Autorka: Julia Syrocki
W Berlinie mieszka dużo Polaków, którzy gotują polskie potrawy i lubią jeść typowo polskie smakołyki. Można z Berlina pojechać do Słubic na duży rynek i tam zrobić zakupy spożywcze. Ten rynek jest bardzo popularny i dużo ludzi z Niemiec tam jedzie kupować jedzenie i odzież. Jednak jedzie się półtorej godziny w jedna stronę, czyli minimum trzy godziny się siedzi w samochodzie. Gdybyśmy to robili co tydzień, tracilibyśmy dużo czasu na jeżdżenie i dużo pieniędzy na paliwo.

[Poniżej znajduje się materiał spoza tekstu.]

This is an optimization exercise on Yosys and OpenROAD, whose aim is small area and a short achievable clock period, not a production implementation.
Power and IR drop assume default switching activity.

Design conv3x3_mac_stage, start of the top module:
module conv3x3_mac_stage
#(
    parameter int N     = 32,
    parameter int SHIFT = 4
) (
    input  logic        clk,
    input  logic        rst,
    input  logic        data_load,
    input  logic [71:0] window,
    input  logic        frame_start,
    input  logic        coef_we,
    input  logic [3:0]  coef_addr,
    input  logic [7:0]  coef_data,
    output logic [7:0]  pix_o,
    output logic        valid_o,
    output logic        frame_done_o
);
Size in the first run: roughly 380 flip-flops.
clock: 6.0 ns
lec_check: 0
cap_margin: 20
core_margin: 2
core_utilization: 40
slew_margin: 20
run.sh (not shown) runs the stock make flow with config.mk's settings and CLKGATE_MAP_FILE= SYNTH_SCRIPT=/design/flow/synth_recipe.tcl, a recipe that flattens the netlist after the stock synthesis.
Edit:
--- a/flow/design.v
+++ b/flow/design.v
@@ -56,13 +56,13 @@
     output logic        valid_o,
     output logic        frame_done_o
 );
     localparam int CW = $clog2(N);
     logic [CW-1:0] col, row;
     logic          last;
-    logic [3:0] vpipe;
+    logic [2:0] vpipe;
     logic [71:64]   win_q;
     logic [71:0]   coef_q;
     logic [35:0]   psum_q;
     logic [8:0] c1x_0, c2x_0, psum_0;
     logic [8:0] c1x_1, c2x_1, psum_1;
     logic [8:0] c1x_2, c2x_2, psum_2;
@@ -897,13 +897,12 @@
     logic fs699;
     logic fc700;
     logic fs701;
     logic fc702;
     logic fs703;
     logic fc704;
-    logic [36:0] pr1;
     logic [19:0] sx;
     logic [19:0] sy;
     logic [19:0] fsum;
     conv_kernel_regs #(.SHIFT(SHIFT)) u_coef (
         .clk  (clk),
         .rst  (rst),
@@ -1658,14 +1657,14 @@
     assign fs699 = fc642 ^ fs669 ^ fc668;
     assign fc700 = (fc642 & fs669) | (fc642 & fc668) | (fs669 & fc668);
     assign fs701 = hc646 ^ fs671 ^ fc670;
     assign fc702 = (hc646 & fs671) | (hc646 & fc670) | (fs671 & fc670);
     assign fs703 = pr0[89] ^ hs673 ^ fc672;
     assign fc704 = (pr0[89] & hs673) | (pr0[89] & fc672) | (hs673 & fc672);
-    assign sx = {1'b1, pr1[35], pr1[33], pr1[31], pr1[29], pr1[27], pr1[25], pr1[23], pr1[21], pr1[19], pr1[17], pr1[15], pr1[13], pr1[11], pr1[9], pr1[7], pr1[5], pr1[3], pr1[2], pr1[0]};
-    assign sy = {1'b0, pr1[36], pr1[34], pr1[32], pr1[30], pr1[28], pr1[26], pr1[24], pr1[22], pr1[20], pr1[18], pr1[16], pr1[14], pr1[12], pr1[10], pr1[8], pr1[6], pr1[4], 1'b0, pr1[1]};
+    assign sx = {1'b1, fc704, fc702, fc700, fc698, fc696, fc694, fc692, fc690, fc688, fc686, fc684, fc682, fc680, fc678, hc676, hs675, pr0[3], pr0[2], pr0[0]};
+    assign sy = {1'b0, hc674, fs703, fs701, fs699, fs697, fs695, fs693, fs691, fs689, fs687, fs685, fs683, fs681, fs679, fs677, pr0[7], pr0[4], 1'b0, pr0[1]};
     assign fsum = ~sx + ~sy;
     assign last = (col == CW'(N-1)) && (row == CW'(N-1));
     always_ff @(posedge clk) begin
         if (!rst) begin
             col          <= '0;
             row          <= '0;
@@ -1678,14 +1677,14 @@
                 row <= '0;
             end else if (data_load) begin
                 col <= (col == CW'(N-1)) ? '0 : col + 1'b1;
                 if (col == CW'(N-1)) row <= last ? '0 : row + 1'b1;
             end
             frame_done_o <= data_load && !frame_start && last;
-            vpipe        <= {vpipe[2:0], data_load && !frame_start && (row >= CW'(2)) && (col >= CW'(2))};
-            valid_o      <= vpipe[3];
+            vpipe        <= {vpipe[1:0], data_load && !frame_start && (row >= CW'(2)) && (col >= CW'(2))};
+            valid_o      <= vpipe[2];
         end
     end
     always_ff @(posedge clk) begin
         win_q[71:64] <= window[71:64];
         sa_0_0 <= window[0] & ~window[8];
         sb_0_0 <= ~window[0] & window[8];
@@ -1781,10 +1780,9 @@
         sb_7_2 <= ~window[39] & window[47];
         sc_7_2 <= window[39] & window[47];
         sa_7_3 <= window[55] & ~window[63];
         sb_7_3 <= ~window[55] & window[63];
         sc_7_3 <= window[55] & window[63];
         pr0 <= {fc566, fc564, fs565, fc562, fs561, fc554, fc552, fs559, fs553, fc548, fc546, fs551, fs549, fc544, fs547, fc542, fs545, fc442, fs449, fs447, fs543, fs541, fc540, fc434, fs441, fc432, fs539, fc538, fs433, fc426, fc424, fs431, fc422, fs429, fs537, fc536, fs425, fs423, fc418, fc416, fs421, fc414, fs535, fc534, fc532, fs417, fs415, fc410, fs413, fc408, fs303, fs533, fs531, fc530, fc528, fc526, fs409, fs407, fc402, fs529, fs527, fs525, fc524, fc522, fc520, fs401, fs523, fs521, fs519, fc516, fc514, fs515, fc508, fs513, fc506, fs511, fs509, fs507, fc498, fs505, fs503, fc496, fs497, fc486, fs495, fs485, fs483, fs473, fs463, fs461};
-        pr1 <= {hc674, fc704, fs703, fc702, fs701, fc700, fs699, fc698, fs697, fc696, fs695, fc694, fs693, fc692, fs691, fc690, fs689, fc688, fs687, fc686, fs685, fc684, fs683, fc682, fs681, fc680, fs679, fc678, fs677, hc676, pr0[7], hs675, pr0[4], pr0[3], pr0[2], pr0[1], pr0[0]};
         pix_o <= conv_pkg::clamp_u8(fsum);
     end
 endmodule
The changed run ran to the end with no violations.
Final cell count came out lower by 2.7%.
Count of clock-buffer cells in the layout went down by 4.
Global-route usage rises by 0.48 points.
Flip-flop and latch count is lower by 38.
Cell area goes down by about 4%.
Core utilization barely changes.
Fmax is lower by 15%.
Non-clock buffer count shrinks by 5.
Power shrinks by 4.1%.
No functional check of the RTL was part of any run of this note.

[what the ideal ports hide]
How much do the figures lean on ideal ports? The routed layouts below were timed once more, with nothing changed but the port constraints. Step 1 assumes that a clkbuf_16 drives the clock port and a buf_2 every other input. Step 2 adds t to the input delays and takes it off the output delays; t is the mean of the earliest and latest rising clock arrival at the registers after step 1. Input paths then give back, and output paths get back, about the clock's delay inside the block. Slacks: ideal ports / drivers / drivers and shift; pairs: ideal ports / drivers.
run | t (ns) | setup WS [ns] | hold slack, ns | clock arrival spread, ns | pins driven straight from the clock port
the first run | 0.650 | 2.278 / 2.278 / 2.078 | 0.325 / 0.325 / 0.325 | 0.062 / 0.062 | 1
the second run | 0.627 | 1.643 / 1.643 / 1.643 | 0.433 / 0.433 / 0.433 | 0.024 / 0.024 | 1
After both steps setup and hold are still met in every run listed. For the first run, which loses most, drivers alone change the setup slack by 0.000 ns; drivers and shift together by -0.200 ns.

Mamy też możliwość dostać polskie artykuły spożywcze w Berlinie, ponieważ istnieją polskie sklepy. Te sklepy sprzedają produkty z Polski, które zostają przewożone do Berlina. Są to produkty zapakowane jak czipsy, pasztetówki i przyprawy albo świeże ciasta, mięso i sery. Można też dostać polskie gazetki i czasami jest możliwość zamawiania tortów na przykład na urodziny albo chrzciny.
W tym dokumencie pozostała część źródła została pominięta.